Deep neural network is used in this paper for face reidentification. The filter technique is used to select the most important features from the features extracted by the model. This method can identify the face in different poses and different levels of illumination. The rotation technique for 360° is used for the images that have the face in different angles, while this kind of rotation cannot be done in the augmentation method in deep learning.
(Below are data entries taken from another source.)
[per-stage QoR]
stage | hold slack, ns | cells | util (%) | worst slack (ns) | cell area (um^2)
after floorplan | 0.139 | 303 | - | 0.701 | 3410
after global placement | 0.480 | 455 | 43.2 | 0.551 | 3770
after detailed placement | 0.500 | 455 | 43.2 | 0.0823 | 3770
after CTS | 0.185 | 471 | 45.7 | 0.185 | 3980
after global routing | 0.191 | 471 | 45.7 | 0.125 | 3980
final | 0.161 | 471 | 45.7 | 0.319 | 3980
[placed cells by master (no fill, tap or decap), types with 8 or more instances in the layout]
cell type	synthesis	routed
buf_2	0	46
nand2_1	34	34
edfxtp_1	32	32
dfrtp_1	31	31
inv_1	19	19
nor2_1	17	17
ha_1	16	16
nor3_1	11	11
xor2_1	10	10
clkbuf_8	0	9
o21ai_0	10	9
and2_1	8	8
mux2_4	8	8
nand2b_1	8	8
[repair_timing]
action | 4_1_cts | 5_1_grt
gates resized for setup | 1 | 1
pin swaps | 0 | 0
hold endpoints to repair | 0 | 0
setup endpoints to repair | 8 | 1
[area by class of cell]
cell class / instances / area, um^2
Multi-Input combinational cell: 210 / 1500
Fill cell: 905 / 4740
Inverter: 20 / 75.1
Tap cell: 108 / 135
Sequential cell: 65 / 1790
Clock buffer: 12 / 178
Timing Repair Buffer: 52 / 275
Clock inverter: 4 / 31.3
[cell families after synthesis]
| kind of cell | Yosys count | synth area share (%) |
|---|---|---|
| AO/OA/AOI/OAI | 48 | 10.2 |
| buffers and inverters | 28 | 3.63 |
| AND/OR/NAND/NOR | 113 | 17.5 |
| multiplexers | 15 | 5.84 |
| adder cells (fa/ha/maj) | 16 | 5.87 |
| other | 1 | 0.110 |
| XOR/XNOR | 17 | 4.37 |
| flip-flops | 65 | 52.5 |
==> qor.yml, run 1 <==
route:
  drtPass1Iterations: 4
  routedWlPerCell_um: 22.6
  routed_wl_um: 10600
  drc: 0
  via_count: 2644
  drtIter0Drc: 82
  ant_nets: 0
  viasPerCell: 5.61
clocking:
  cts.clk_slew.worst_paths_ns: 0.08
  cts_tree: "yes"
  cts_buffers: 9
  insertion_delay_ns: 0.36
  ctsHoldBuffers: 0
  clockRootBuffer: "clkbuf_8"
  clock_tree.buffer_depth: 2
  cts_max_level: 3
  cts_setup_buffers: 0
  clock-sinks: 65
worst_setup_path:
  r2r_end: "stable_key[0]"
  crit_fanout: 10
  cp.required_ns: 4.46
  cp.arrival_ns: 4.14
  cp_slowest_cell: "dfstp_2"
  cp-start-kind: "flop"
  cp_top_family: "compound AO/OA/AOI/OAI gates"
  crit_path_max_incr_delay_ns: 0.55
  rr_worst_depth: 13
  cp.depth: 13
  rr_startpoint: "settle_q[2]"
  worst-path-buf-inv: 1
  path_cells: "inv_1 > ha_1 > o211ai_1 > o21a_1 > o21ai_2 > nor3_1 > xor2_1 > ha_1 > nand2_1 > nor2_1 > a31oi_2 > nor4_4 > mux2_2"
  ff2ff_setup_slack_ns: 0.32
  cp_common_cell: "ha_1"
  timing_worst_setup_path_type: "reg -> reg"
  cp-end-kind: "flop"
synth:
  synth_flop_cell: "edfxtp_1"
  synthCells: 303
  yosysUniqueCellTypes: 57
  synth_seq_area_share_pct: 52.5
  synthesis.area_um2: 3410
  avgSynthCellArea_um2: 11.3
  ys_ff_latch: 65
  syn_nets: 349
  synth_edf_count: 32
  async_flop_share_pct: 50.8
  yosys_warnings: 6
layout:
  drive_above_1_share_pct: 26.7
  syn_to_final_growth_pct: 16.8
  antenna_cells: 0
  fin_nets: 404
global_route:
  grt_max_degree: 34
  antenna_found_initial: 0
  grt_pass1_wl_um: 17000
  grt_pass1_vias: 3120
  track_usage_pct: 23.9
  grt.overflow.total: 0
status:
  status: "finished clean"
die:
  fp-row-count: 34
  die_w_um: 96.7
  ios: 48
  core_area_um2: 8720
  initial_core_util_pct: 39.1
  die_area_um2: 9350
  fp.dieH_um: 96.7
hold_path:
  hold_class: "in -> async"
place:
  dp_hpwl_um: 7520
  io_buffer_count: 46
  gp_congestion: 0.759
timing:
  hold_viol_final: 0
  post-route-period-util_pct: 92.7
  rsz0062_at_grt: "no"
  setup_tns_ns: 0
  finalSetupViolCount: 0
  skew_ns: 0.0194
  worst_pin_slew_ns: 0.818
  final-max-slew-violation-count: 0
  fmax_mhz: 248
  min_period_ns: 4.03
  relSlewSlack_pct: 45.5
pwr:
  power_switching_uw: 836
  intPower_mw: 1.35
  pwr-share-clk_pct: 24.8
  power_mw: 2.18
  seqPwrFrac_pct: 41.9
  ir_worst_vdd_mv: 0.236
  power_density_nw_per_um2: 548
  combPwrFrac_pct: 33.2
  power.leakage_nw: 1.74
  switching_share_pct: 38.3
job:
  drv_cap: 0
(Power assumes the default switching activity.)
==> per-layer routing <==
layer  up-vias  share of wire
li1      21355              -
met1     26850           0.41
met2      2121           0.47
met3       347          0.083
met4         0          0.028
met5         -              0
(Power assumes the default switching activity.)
===== src/sv/krr_pkg.sv =====
// ----------------------------------------------------------------------------
// krr_pkg
// Shared types and constants of the keyboard rollover report block: the item
// structs of both channels, the command codes and the controller commands.
// ----------------------------------------------------------------------------
package krr_pkg;

  // Number of non-modifier keys that can be held at once.
  localparam int KEY_SLOTS = 6;
  // Number of key slots shown in a report.
  localparam int OUT_SLOTS = 6;
  // Width of the held key counter, wide enough to hold KEY_SLOTS itself.
  localparam int CNT_W     = $clog2(KEY_SLOTS + 1);

  // Command codes of an input item.
  localparam logic [1:0] CMD_DOWN  = 2'd0;
  localparam logic [1:0] CMD_UP    = 2'd1;
  localparam logic [1:0] CMD_CLEAR = 2'd2;

  typedef struct packed {
    logic [1:0] cmd;
    logic [7:0] modifier_mask;
    logic [7:0] key_usage;
  } key_item_t;

  typedef struct packed {
    logic [7:0] modifier_bits;
    logic [7:0] slot_a;
    logic [7:0] slot_b;
    logic [7:0] slot_c;
    logic [7:0] slot_d;
    logic [7:0] slot_e;
    logic [7:0] slot_f;
    logic [2:0] held_count;
  } report_t;

  // Operation that the controller asks of the datapath.
  typedef enum logic [2:0] {
    OP_NONE,
    OP_SET_MOD,
    OP_CLR_MOD,
    OP_PRESS,
    OP_LIFT,
    OP_CLEAR
  } op_t;

  typedef struct packed {
    logic load;
    op_t  op;
  } ctl_t;

endpackage


===== src/sv/keyboard_rollover_report.sv =====
// ----------------------------------------------------------------------------
// keyboard_rollover_report
// Six-key-rollover keyboard report holder: takes key down, key up and
// release-all items and returns the updated boot keyboard report for each.
// ----------------------------------------------------------------------------
//
//   Channel  | Direction | Handshake              | Item
//   ---------+-----------+------------------------+---------------------------
//   key      | in        | key_valid / key_stall  | cmd, modifier_mask, usage
//   report   | out       | report_valid / stall   | modifier byte, six slots,
//            |           |                        | held count
//
// Every item produces exactly one report. The report of an item is presented
// on the cycle after the item is accepted; while no report is stalled, one item
// can be accepted in every cycle: the slot compare, the removal shift and the
// append are combinational between the key channel and the state registers.
// Reset (rst, synchronous, active high) clears the modifier byte, all slots
// and the held count, and drops any report that was waiting.
// While a report waits under report_stall, key_stall is raised and no item
// is taken; an item is taken in the very cycle the waiting report leaves.
//
// The controller (krr_ctrl) owns the handshake and decodes each item into an
// operation; the datapath (krr_datapath) holds the report state and applies
// that operation. The report shown is the datapath state itself, which only
// changes when an item is accepted.
// ----------------------------------------------------------------------------
module keyboard_rollover_report (
  input  logic               clk,
  input  logic               rst,
  input  logic               key_valid,
  output logic               key_stall,
  input  krr_pkg::key_item_t key_item,
  output logic               report_valid,
  input  logic               report_stall,
  output krr_pkg::report_t   report
);

  krr_pkg::ctl_t ctl;

  krr_ctrl u_ctrl (
    .clk           (clk),
    .rst           (rst),
    .key_valid     (key_valid),
    .cmd           (key_item.cmd),
    .modifier_mask (key_item.modifier_mask),
    .report_stall  (report_stall),
    .key_stall     (key_stall),
    .report_valid  (report_valid),
    .ctl           (ctl)
  );

  krr_datapath u_datapath (
    .clk           (clk),
    .rst           (rst),
    .ctl           (ctl),
    .modifier_mask (key_item.modifier_mask),
    .key_usage     (key_item.key_usage),
    .report        (report)
  );

endmodule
We noticed that deep learning is very important to extract the features, but with well-prepared mathematical operations on the extracted features from the deep learning, it can increase the accuracy of the model.

Data Availability

The model, extraction of weight code, features saved in acknowledge base, and the equations for evaluation code are available in the following URL: https://drive.google.com/open?id=1pXMkhAOx9zV4n8ynmer2xlF5lLeQZ3Rz.

Disclosure

The funding sponsors had no role in the design of the study; in the collection, analyses, or interpretation of data; in the writing of the manuscript; and in the decision to publish the results.

Conflicts of Interest

The authors declare that there are no conflicts of interest regarding the publication of this paper.

Authors’ Contributions

Mohammed Al-Ghaili performed programming and wrote the manuscript. Zhiyong Li supervised the study. Hamdi A.R. Ali proofread the article.

Acknowledgments

This work was partially supported by the National Natural Science Foundation of China (nos. 61672215 and 61976086), National Key R&D Program of China (no. 2018YFB1308604), and Hunan Science and Technology Innovation Project (no. 2017XK2102).